Moja teściowa celowo kupowała nam bony, kiedy nie mogłam wyjechać na wakacje. A kiedy jej syn wyjechał sam, zadzwoniła do mnie, żeby porozmawiać

Roma bez pukania weszła do pokoju, w którym odpoczywałam. – “Olena, mama kupiła nam wycieczkę do Egiptu. Wylot jest 25 maja, za tydzień”.

Facet promieniał ze szczęścia. Matka Romy od dawna mówiła o swoim zamiarze, ale powtarzałem jej milion razy, że nie mogę wziąć urlopu do początku lata.

Moja praca nie pozwoliłaby mi wyjechać. Mogłem to trochę odłożyć, ale nie. -Rom, mówiłam ci milion razy, że nie mogę teraz wziąć urlopu. Nie mogłeś poczekać na voucher?

W mój głos wdarła się irytacja. -Alain, daj spokój. Mama chciała nas uszczęśliwić! Wiesz, pójdę z siostrą bez ciebie, nie chcę zmarnować prezentu.

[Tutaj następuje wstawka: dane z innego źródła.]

$ cat src/hw/rtl/rtfi_pkg.sv
// Shared types and constants for the route table find-or-insert block.
// Depends on nothing; used by rtfi_table_mem and route_table_find_or_insert.
package rtfi_pkg;

  localparam int TABLE_SLOTS_DEF = 16;

  localparam int ENTRY_W = 31;
  localparam int KEY_W   = 23;
  localparam int AMT_W   = 8;
  localparam int SLOT_W  = 6;
  localparam int COUNT_W = 7;

  localparam logic [1:0] MODE_ADD    = 2'd0;
  localparam logic [1:0] MODE_REMOVE = 2'd1;
  localparam logic [1:0] MODE_FIND   = 2'd2;

  typedef logic [ENTRY_W-1:0] entry_t;

endpackage

$ cat src/hw/rtl/route_table_find_or_insert.sv
// Top level of the route table: add/update, remove and find over a slot table.
// Depends on rtfi_pkg and rtfi_table_mem.
//
//  channel  | handshake           | payload
//  ---------+---------------------+---------------------------------------------
//  input    | start / busy        | in_mode, in_source_type, in_source_index,
//           |                     | in_dest_controller, in_dest_channel,
//           |                     | in_route_amount, in_slot_to_clear
//  result   | out_valid (strobe)  | out_success, out_slot_index, out_used_count
//
// Add and find walk the table once through the memory read port, one slot per
// cycle. Remove reads the cleared slot once. Reset is synchronous: per-slot
// valid flags empty the table. The result strobe lasts one cycle; busy drops
// as it is produced, so the next transaction may be accepted while the result
// is on the ports.
module route_table_find_or_insert #(
  parameter int TABLE_SLOTS = rtfi_pkg::TABLE_SLOTS_DEF
) (
  input  logic                        clk,
  input  logic                        rst_n,
  input  logic                        start,
  output logic                        busy,
  input  logic [1:0]                  in_mode,
  input  logic [3:0]                  in_source_type,
  input  logic [7:0]                  in_source_index,
  input  logic [6:0]                  in_dest_controller,
  input  logic [3:0]                  in_dest_channel,
  input  logic signed [7:0]           in_route_amount,
  input  logic [5:0]                  in_slot_to_clear,
  output logic                        out_valid,
  output logic                        out_success,
  output logic [rtfi_pkg::SLOT_W-1:0] out_slot_index,
  output logic [rtfi_pkg::COUNT_W-1:0] out_used_count
);
  import rtfi_pkg::*;

  localparam int AW = (TABLE_SLOTS > 1) ? $clog2(TABLE_SLOTS) : 1;
  localparam int CW = $clog2(TABLE_SLOTS + 1);

  typedef enum logic [2:0] {
    ST_IDLE,
    ST_SCAN,
    ST_RM_WAIT,
    ST_FINISH
  } state_t;

  state_t             state_r;
  logic [1:0]         mode_r;
  logic [KEY_W-1:0]   key_r;
  logic [AMT_W-1:0]   amt_r;
  logic [AW-1:0]      rm_slot_r;
  logic [CW-1:0]      rd_idx_r;
  logic [AW-1:0]      chk_idx_r;
  logic               chk_vld_r;
  logic               match_found_r;
  logic               match_used_r;
  logic [AW-1:0]      match_idx_r;
  logic               empty_found_r;
  logic [AW-1:0]      empty_idx_r;
  logic [COUNT_W-1:0] count_r;
  logic               out_valid_r;
  logic               out_success_r;
  logic [SLOT_W-1:0]  out_slot_r;
  logic [COUNT_W-1:0] out_count_r;

  logic               issuing;
  logic               rm_in_range;
  logic               key_hit;
  logic               entry_empty;
  logic               add_ok;
  logic [AW-1:0]      add_idx;
  entry_t             new_entry;
  logic               new_used;
  logic [COUNT_W-1:0] add_count_nxt;
  logic               mem_we;
  logic [AW-1:0]      mem_waddr;
  entry_t             mem_wdata;
  logic [AW-1:0]      mem_raddr;
  entry_t             mem_rdata;

  rtfi_table_mem #(
    .DEPTH (TABLE_SLOTS),
    .AW    (AW)
  ) u_mem (
    .clk   (clk),
    .rst_n (rst_n),
    .we    (mem_we),
    .waddr (mem_waddr),
    .wdata (mem_wdata),
    .raddr (mem_raddr),
    .rdata (mem_rdata)
  );

  assign issuing     = (state_r == ST_SCAN) && (rd_idx_r < CW'(TABLE_SLOTS));
  assign rm_in_range = ({1'b0, in_slot_to_clear} < 7'(TABLE_SLOTS));
  assign key_hit     = (mem_rdata[ENTRY_W-1:AMT_W] == key_r);
  assign entry_empty = (mem_rdata == '0);
  assign new_entry   = {key_r, amt_r};
  assign new_used    = (new_entry != '0);
  assign add_ok      = match_found_r || empty_found_r;
  assign add_idx     = match_found_r ? match_idx_r : empty_idx_r;

  // A new key always lands in an empty slot and is never all zero, because an
  // all-zero key would have matched that empty slot.
  always_comb begin
    if (match_found_r) begin
      add_count_nxt = count_r + COUNT_W'(new_used) - COUNT_W'(match_used_r);
    end else if (empty_found_r) begin
      add_count_nxt = count_r + COUNT_W'(1);
    end else begin
      add_count_nxt = count_r;
    end
  end

  always_comb begin
    mem_raddr = rd_idx_r[AW-1:0];
    if (state_r == ST_IDLE) begin
      mem_raddr = in_slot_to_clear[AW-1:0];
    end
  end

  always_comb begin
    mem_we    = 1'b0;
    mem_waddr = add_idx;
    mem_wdata = new_entry;
    unique case (state_r)
      ST_FINISH: begin
        mem_we = (mode_r == MODE_ADD) && add_ok;
      end
      ST_RM_WAIT: begin
        mem_we    = 1'b1;
        mem_waddr = rm_slot_r;
        mem_wdata = '0;
      end
      default: begin
        mem_we = 1'b0;
      end
    endcase
  end

  always_ff @(posedge clk) begin
    if (!rst_n) begin
      state_r       <= ST_IDLE;
      count_r       <= '0;
      out_valid_r   <= 1'b0;
      out_success_r <= 1'b0;
      out_slot_r    <= '0;
      out_count_r   <= '0;
      chk_vld_r     <= 1'b0;
      match_found_r <= 1'b0;
      empty_found_r <= 1'b0;
    end else begin
      out_valid_r <= 1'b0;
      unique case (state_r)
        ST_IDLE: begin
          if (start) begin
            mode_r        <= in_mode;
            key_r         <= {in_source_type, in_source_index, in_dest_controller,
                              in_dest_channel};
            amt_r         <= in_route_amount;
            rm_slot_r     <= in_slot_to_clear[AW-1:0];
            rd_idx_r      <= '0;
            chk_vld_r     <= 1'b0;
            match_found_r <= 1'b0;
            empty_found_r <= 1'b0;
            if (in_mode == MODE_ADD || in_mode == MODE_FIND) begin
              state_r <= ST_SCAN;
            end else if (in_mode == MODE_REMOVE && rm_in_range) begin
              state_r <= ST_RM_WAIT;
            end else begin
              state_r <= ST_FINISH;
            end
          end
        end
        ST_SCAN: begin
          // Reads are issued one slot ahead of the compare on the returned data.
          if (issuing) begin
            rd_idx_r <= rd_idx_r + CW'(1);
          end
          chk_vld_r <= issuing;
          chk_idx_r <= rd_idx_r[AW-1:0];
          if (chk_vld_r) begin
            if (!match_found_r && key_hit) begin
              match_found_r <= 1'b1;
              match_idx_r   <= chk_idx_r;
              match_used_r  <= !entry_empty;
            end
            if (!empty_found_r && entry_empty) begin
              empty_found_r <= 1'b1;
              empty_idx_r   <= chk_idx_r;
            end
            if (chk_idx_r == AW'(TABLE_SLOTS - 1)) begin
              state_r <= ST_FINISH;
            end
          end
        end
        ST_RM_WAIT: begin
          if (!entry_empty) begin
            count_r     <= count_r - COUNT_W'(1);
            out_count_r <= count_r - COUNT_W'(1);
          end else begin
            out_count_r <= count_r;
          end
          out_valid_r   <= 1'b1;
          out_success_r <= 1'b0;
          out_slot_r    <= '0;
          state_r       <= ST_IDLE;
        end
        ST_FINISH: begin
          out_valid_r <= 1'b1;
          if (mode_r == MODE_ADD) begin
            count_r       <= add_count_nxt;
            out_count_r   <= add_count_nxt;
            out_success_r <= add_ok;
            out_slot_r    <= add_ok ? SLOT_W'(add_idx) : '0;
          end else if (mode_r == MODE_FIND) begin
            out_count_r   <= count_r;
            out_success_r <= match_found_r;
            out_slot_r    <= match_found_r ? SLOT_W'(match_idx_r) : '0;
          end else begin
            out_count_r   <= count_r;
            out_success_r <= 1'b0;
            out_slot_r    <= '0;
          end
          state_r <= ST_IDLE;
        end
        default: begin
          state_r <= ST_IDLE;
        end
      endcase
    end
  end

  assign busy           = (state_r != ST_IDLE);
  assign out_valid      = out_valid_r;
  assign out_success    = out_success_r;
  assign out_slot_index = out_slot_r;
  assign out_used_count = out_count_r;

endmodule

$ cat src/hw/rtl/rtfi_table_mem.sv
// Synchronous route table memory with one write and one registered read port.
// Per-entry valid flags make never-written entries read as empty after reset.
// Depends on rtfi_pkg.
module rtfi_table_mem #(
  parameter int DEPTH = rtfi_pkg::TABLE_SLOTS_DEF,
  parameter int AW    = 4
) (
  input  logic                 clk,
  input  logic                 rst_n,
  input  logic                 we,
  input  logic [AW-1:0]        waddr,
  input  rtfi_pkg::entry_t     wdata,
  input  logic [AW-1:0]        raddr,
  output rtfi_pkg::entry_t     rdata
);
  import rtfi_pkg::*;

  entry_t           mem [DEPTH];
  logic [DEPTH-1:0] valid_r;
  entry_t           q_r;
  logic             q_valid_r;

  always_ff @(posedge clk) begin
    if (we) begin
      mem[waddr] <= wdata;
    end
    q_r <= mem[raddr];
  end

  always_ff @(posedge clk) begin
    if (!rst_n) begin
      valid_r   <= '0;
      q_valid_r <= 1'b0;
    end else begin
      if (we) begin
        valid_r[waddr] <= 1'b1;
      end
      q_valid_r <= valid_r[raddr];
    end
  end

  assign rdata = q_valid_r ? q_r : '0;

endmodule
$ cat config.mk
export PLATFORM = sky130hd
export DESIGN_NAME = route_table_find_or_insert
export DESIGN_NICKNAME = d
export VERILOG_FILES = /design/src/hw/rtl/rtfi_pkg.sv /design/src/hw/rtl/route_table_find_or_insert.sv /design/src/hw/rtl/rtfi_table_mem.sv
export SDC_FILE = /design/constraint.sdc
export NUM_CORES = 1
export LEC_CHECK = 0
export ABC_AREA = 1
export BUFFER_PORTS_ARGS = -buffer_cell sky130_fd_sc_hd__buf_2
export CAP_MARGIN = 20
export CORE_UTILIZATION = 35
export DETAILED_ROUTE_END_ITERATION = 10
export GPL_ROUTABILITY_DRIVEN = 1
export PLACE_DENSITY_LB_ADDON = 0.12
export SLEW_MARGIN = 20
export SYNTH_ARGS = -nofsm -noshare
export SYNTH_HDL_FRONTEND = slang
export SYNTH_SLANG_ARGS = --single-unit
$ cat constraint.sdc
create_clock -name clk -period 3.8 [get_ports clk]
set_input_delay 0.57 -clock clk [delete_from_list [all_inputs] [get_ports clk]]
set_output_delay 0.57 -clock clk [all_outputs]
set_load 0.05 [all_outputs]
Word-level counts from Yosys, hierarchy flattened
Memories as Yosys holds them, arrays and structs flattened. A register that Yosys moved wholly into a read port is not among the register bits.
Index checks and enable logic that the tools add are counted.

storage, ports and cells
  output and inout bits = 16
  flip-flop bits (word level) = 93
  memories kept = 1
  bits in writable memories = 496

memory list
  name       depth  width  rd ports  clocked after Yosys merged registers in  write ports  RTL line              source
  u_mem.mem  16     31     1         1                                        1            rtfi_table_mem.sv:18  entry_t mem [DEPTH];

operators by class
  multiplexer cells = 43
  equal/unequal tests = 17
  $lt $le $gt $ge = 5
  bitwise gates (word level) = 1
  $add $sub $neg = 5
  reduce and logical (&&, ||, !) cells = 30

operator list
  kind                 number
  $mux 31              2
  $logic_not 31->1     1
  $reduce_bool 31->1   1
  $mux 4               7
  $mux 7               4
  $reduce_and 4->1     6
  $eq 23x23->1         1
  $or 16x16->16        1
  $pmux 7 s2           1
  $mux 1               13
  $pmux 6 s2           1
  $lt 4x5->1 const B   2
  $mux 5               2
  $ne 2x2->1 const B   5
  $pmux 1 s2           5
  $pmux 5 s2           1
  $mux 3               3
  $add 7x1->7          1
  $add 7x1->7 const B  1
  $sub 7x1->7          1
  $sub 7x1->7 const B  1
  $eq 3x2->1 const B   2
  $logic_and 1x1->1    6
  $lt 6x5->1 const B   1
  other kinds (22)     32

Longest topological paths before layout
  depth after elaboration = 7
  mapped depth = 16
  depth with buffers taken out = 16

Cells and area by module
A second synthesis with hierarchy kept.

second synthesis, totals
  cells, all modules = 2218
  area, all modules = 25374.3 sq um

modules (own cells, without submodules)
  module                      area each (sq um)  cells an instance  times used  sequential area each (sq um)
  rtfi_table_mem              21131.5            1666               1           15855.2
  route_table_find_or_insert  4242.8             552                1           2011.9

Least setup slack after synthesis
OpenSTA, ideal clock, no wires.

  kind = input to register
  start = input port rst_n
  end = register amt_r[0] (enable)
  arrival time = 2.710 ns
  required time = 3.369 ns
  stages on the path = 4
  path buffers = 2
  setup slack = 0.659 ns
  setup time = 0.431 ns
  cell sequence = clkbuf_1 inv_1 clkbuf_1 nor2_1

between the ends
  longest elaborated chain between the ends = 1

ends and longest elaborated chain
  what                               RTL line                           source
  from (decl)                        route_table_find_or_insert.sv:20   input logic rst_n,
  $reduce_and 3->1 (no source line)  -
  to (signal assigned)               route_table_find_or_insert.sv:160  amt_r <= in_route_amount;
  to (decl)                          route_table_find_or_insert.sv:50   logic [AMT_W-1:0] amt_r;

No other way between the ends.
A chain may end at the register's enable or synchronous reset.

Worst setup path after layout
  start = register key_r[6]
  end = register out_count_r[6], in the netlist out_used_count[6]

between the ends
  longest elaborated chain between the ends = 6

ends and longest elaborated chain
  what                    RTL line                           source
  from (decl)             route_table_find_or_insert.sv:49   logic [KEY_W-1:0] key_r;
  from (signal assigned)  route_table_find_or_insert.sv:158  key_r <= {in_source_type, in_source_index, in_dest_controller,
  $reduce_bool 31->1      route_table_find_or_insert.sv:99   assign new_used = (new_entry != '0);
  $add 7x1->7             route_table_find_or_insert.sv:107  add_count_nxt = count_r + COUNT_W'(new_used) - COUNT_W'(match_used_r);
  $sub 7x1->7             route_table_find_or_insert.sv:107
  $mux 7                  route_table_find_or_insert.sv:106  if (match_found_r) begin
  $mux 7                  -
  $pmux 7 s2              -
  to (signal assigned)    route_table_find_or_insert.sv:200  out_count_r <= count_r - COUNT_W'(1);
  to (signal assigned)    route_table_find_or_insert.sv:202  out_count_r <= count_r;
  to (signal assigned)    route_table_find_or_insert.sv:213  out_count_r <= add_count_nxt;
  to (decl)               route_table_find_or_insert.sv:64   logic [COUNT_W-1:0] out_count_r;

No other way between the ends. The select of a mux whose other input is x is not followed.

==> results.md <==
- Detail Placement HPWL: ~40 mm
- Worst-path maximum fanout: 3
- Clock Sinks: just over 600
- Initial core utilization: 0.3547
- Unrepaired setup endpoints after global routing: no
- YS warnings: 0
- Class of the worst hold path: primary input to register
- Clk slew on worst S/H paths: 60 ps
- Slew HR: 0.3132
- Skew-Pair Late Insertion Delay: around 600 ps
- Router iterations before antenna repair: 5
- Via count: approximately 16k
- Num rows: 98
- Layout Area Growth over Synthesis: 15.18%
- Avg Cell Area, Syn: between 10 and 15 µm²
- Final Setup Violations: 0
- Cells after Synth: roughly 2.1k
- Commonest non-fill, non-tap cell in the layout: edfxtp_1
- Largest net degree at the start of global routing: around 130
- FMAX: roughly 310 MHz
- Worst Setup Start Kind: register
- Hold path start: in_dest_controller[0]
- Die X: ~270 µm
- Critical path class: register to register
- Hold_ws: 149.4 ps
- Worst setup EP type: register
- CTS buffer count: 70
- Worst R2R End: out_used_count[6]
- Hold EP: key_r[4]
- Detail Route Antenna Nets: 0
- Resize count post-CTS: 0
- Root Buffer Master: clkbuf_16
- Worst slew pin tran: around 1000 ps
- Hold Violations, Final: 0
- Tot Pwr: between 20000 and 25000 µW
- Clock share of power: 0.296
- Overall Global Routing Usage: 0.1954
- Switch share: 0.3613
- Yosys reg bits: 617
- Run status: complete, no violations
- DIE HEIGHT: between 200 and 300 µm
- Global-route wire length before repair: approximately 110 mm
- DIE AREA: approximately 74000 µm²
- Fin nets: about 2.2k
- Sequential Power Share: 0.389
- Final Max Slew Viols: 0
- Layout fillers: between 6k and 7k
- Fin Setup TNS: 0 ps
- Comb power frac: 0.314
- IO Port Bufs: 55
- Vias per cell: ~5.1
- Number of top-level pins: 58
- Placer Congestion: between 0.8 and 0.9
- Worst reg2reg path depth: 16
- Max-cap violations: 0
- Post-route cell area: between 20000 and 30000 µm²
- Critical Path RT: ~4300 ps
- Synth Cell Area: 25400 µm²
- Core area: roughly 72000 µm²
- Clock skew: roughly 18 ps
- DRC viols: 0
- Most frequent cells in the layout: 551 x edfxtp_1, 280 x nand2_1, 247 x nor2_1
- Power Density: 751.9 nW/µm²
- Leak: 0.01017 µW
- Worst reg-to-reg setup slack: approximately 530 ps
- H-tree levels: 3
- Drt first-iter violations: 1267
- CTS Hold Bufs: 0
- Internal power: approximately 14000 µW
- Worst IR Drop VDD: 1062 µV
- N_diodes: 0
- Worst flop-to-flop path startpoint: key_r[6]
- Placed cell area: 27000 µm²
- Layout cell share with drive strength beyond 1: 0.1244
- Critical Path AT: ~3800 ps
- Register area share after synthesis: 0.7035
- CTS max path bufs: 3
- Net Switching: 7946 µW
- Global route overflow: 0
- Min Tclk post-route: roughly 3300 ps
- Routed wire per std cell: approximately 23 µm
- Fin crit share: 0.8612
- Initial antenna violation count: 1
- Post-CTS Setup Bufs: 0
- Number of global-route vias before repair: ~16k
- Total wire length: approximately 72 mm
- Hold Crit Depth: 1
- Synth cell types: 37
- CTS tree: built
==> layout make-up <==
class	count	area, µm²	area share
clock buffers	100	2008	0.06865
clock inverters	28	212.7	0.007271
inverters	175	659.4	0.02254
multi-input cells	1202	6335	0.2166
flip-flops and latches	617	17870	0.6108
well taps	950	1189	0.04063
repair buffers	104	980.9	0.03353
==> cell usage after synthesis, drive strengths merged <==
cell type / count / share of area
a22oi: 1 / 0.00030
xor2: 7 / 0.0024
nor3: 3 / 0.00079
nand2: 283 / 0.042
buf: 92 / 0.020
conb: 1 / 0.00015
a21boi: 1 / 0.00030
edfxtp: 551 / 0.65
clkinv: 1 / 0.00015
a31oi: 4 / 0.00099
a221oi: 1 / 0.00034
o211ai: 232 / 0.069
fa: 1 / 0.00079
xnor2: 1 / 0.00034
nor2: 261 / 0.040
nand4: 7 / 0.0017
or2: 48 / 0.012
inv: 174 / 0.026
nor4: 8 / 0.0020
clkbuf: 30 / 0.0045
ha: 19 / 0.0094
o21ai: 191 / 0.038
nand3: 96 / 0.019
dfxtp: 66 / 0.052
a21oi: 36 / 0.0071
==> power by group through the flow <==
stage / sequential, µW / combinational, µW / clock, µW
CTS: 8560 / 6990 / 6660
detailed placement: 8700 / 6970 / 0
global route: 8600 / 7690 / 6910
global placement: 8690 / 6950 / 0
finish: 8560 / 6920 / 6510
floorplan: 8620 / 4650 / 0
==> flip-flops by register name, summed over array words and instances (netlist names), 2 cells and up <==
signal,flops
amt_r,8
chk_idx_r,4
empty_idx_r,4
key_r,23
match_idx_r,4
mode_r,2
out_slot_index,4
out_used_count,7
rd_idx_r,5
rm_slot_r,4
state_r,2
u_mem.mem,496
u_mem.q_r,31
u_mem.valid_r,16
==> stage by stage <==
stage / setup WS (ps) / util / cells
2_1_floorplan: 658.5 / - / 2116
3_3_place_gp: 554.9 / 0.3770 / 3045
3_5_place_dp: 569.6 / 0.3771 / 3045
4_1_cts: 535.1 / 0.4081 / 3173
5_1_grt: 347.7 / 0.4085 / 3176
6_report: 527.6 / 0.4085 / 3176
==> worst max path at each step <==
stage                  start                end  slack (ps)  cells past startpoint
global placement    key_r[7]  out_used_count[6]         550                     16
detailed placement  key_r[6]  out_used_count[6]         570                     16
CTS                 key_r[7]  out_used_count[6]         540                     16
global route        key_r[6]  out_used_count[6]         350                     16
floorplan              rst_n           amt_r[0]         660                      4
finish              key_r[6]  out_used_count[6]         530                     16
==> logic make-up after synthesis <==
family	after synthesis	synth area share
other	1	0.0001477
adder cells (fa/ha/maj)	20	0.01015
XOR/XNOR	8	0.002759
flip-flops	617	0.7035
AND/OR/NAND/NOR	706	0.1171
buffers and inverters	297	0.05050
AO/OA/AOI/OAI	466	0.1158
==> per-layer routing <==
metal | GRT usage | vias up | routed length [µm]
met5 | 0 | - | 8
met4 | 0.04908 | 2 | 1215
met2 | 0.3101 | 410 | 33280
met1 | 0.2749 | 8109 | 33920
met3 | 0.03715 | 86 | 4072
li1 | - | 7685 | -
==> worst max-delay path, stage by stage (launching register included) <==
cell and delay [ps]:
edfxtp_1 420, nor4_1 580, nand4_1 230, nor4_1 230, buf_4 180, ha_1 120
inv_1 40, ha_1 210, fa_1 440, nand3_1 110, nand2_1 100, nand3_1 120
nand2_1 70, nand2_1 60, nand3_1 60, a21oi_1 150, nor2_1 60
No activity file was read; power rests on OpenSTA's default activity.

-“No, idź, na miłość boską. Jestem już zmęczona tym, że Roma we wszystkim słucha swojej drogiej mamy. To prawdziwy maminsynek.

Jeśli mama mówi, że nadszedł czas na odpoczynek, nie ma nawet o czym dyskutować. Zdecydowanie ma rację! Spotykamy się od dwóch lat. Mieszkamy razem od roku. Mieszkamy w mieszkaniu, które kupiła matka Romana. Ja też mam swoje mieszkanie, ale jest dużo skromniejsze i na obrzeżach. Mieszkanie w centrum jest wygodniejsze.

Tylko ja pracuję, a Roma i ja żyjemy za moje pieniądze, z wyżywieniem i mediami na mój koszt. Reklamy Matka Romy daje mu pieniądze na kieszonkowe.

Jest studentem pierwszego roku studiów magisterskich na uniwersytecie. Matka zabroniła mu pracować podczas studiów. Roma wyjechał na wakacje, a ja zostałem w pracy. Wkrótce Karina Andriejewna przyszła do mnie i zażądała, abym pomógł jej w remoncie. -Dlaczego miałbym ci pomagać, gdy twój syn odpoczywa? Chcesz zostać członkiem naszej rodziny, więc musisz się wykazać.

-Cóż, mam co do tego wątpliwości. Wkrótce spakowałem swoje rzeczy i pojechałem do siebie. Lepiej żyć skromnie niż zadawać się z takimi ludźmi.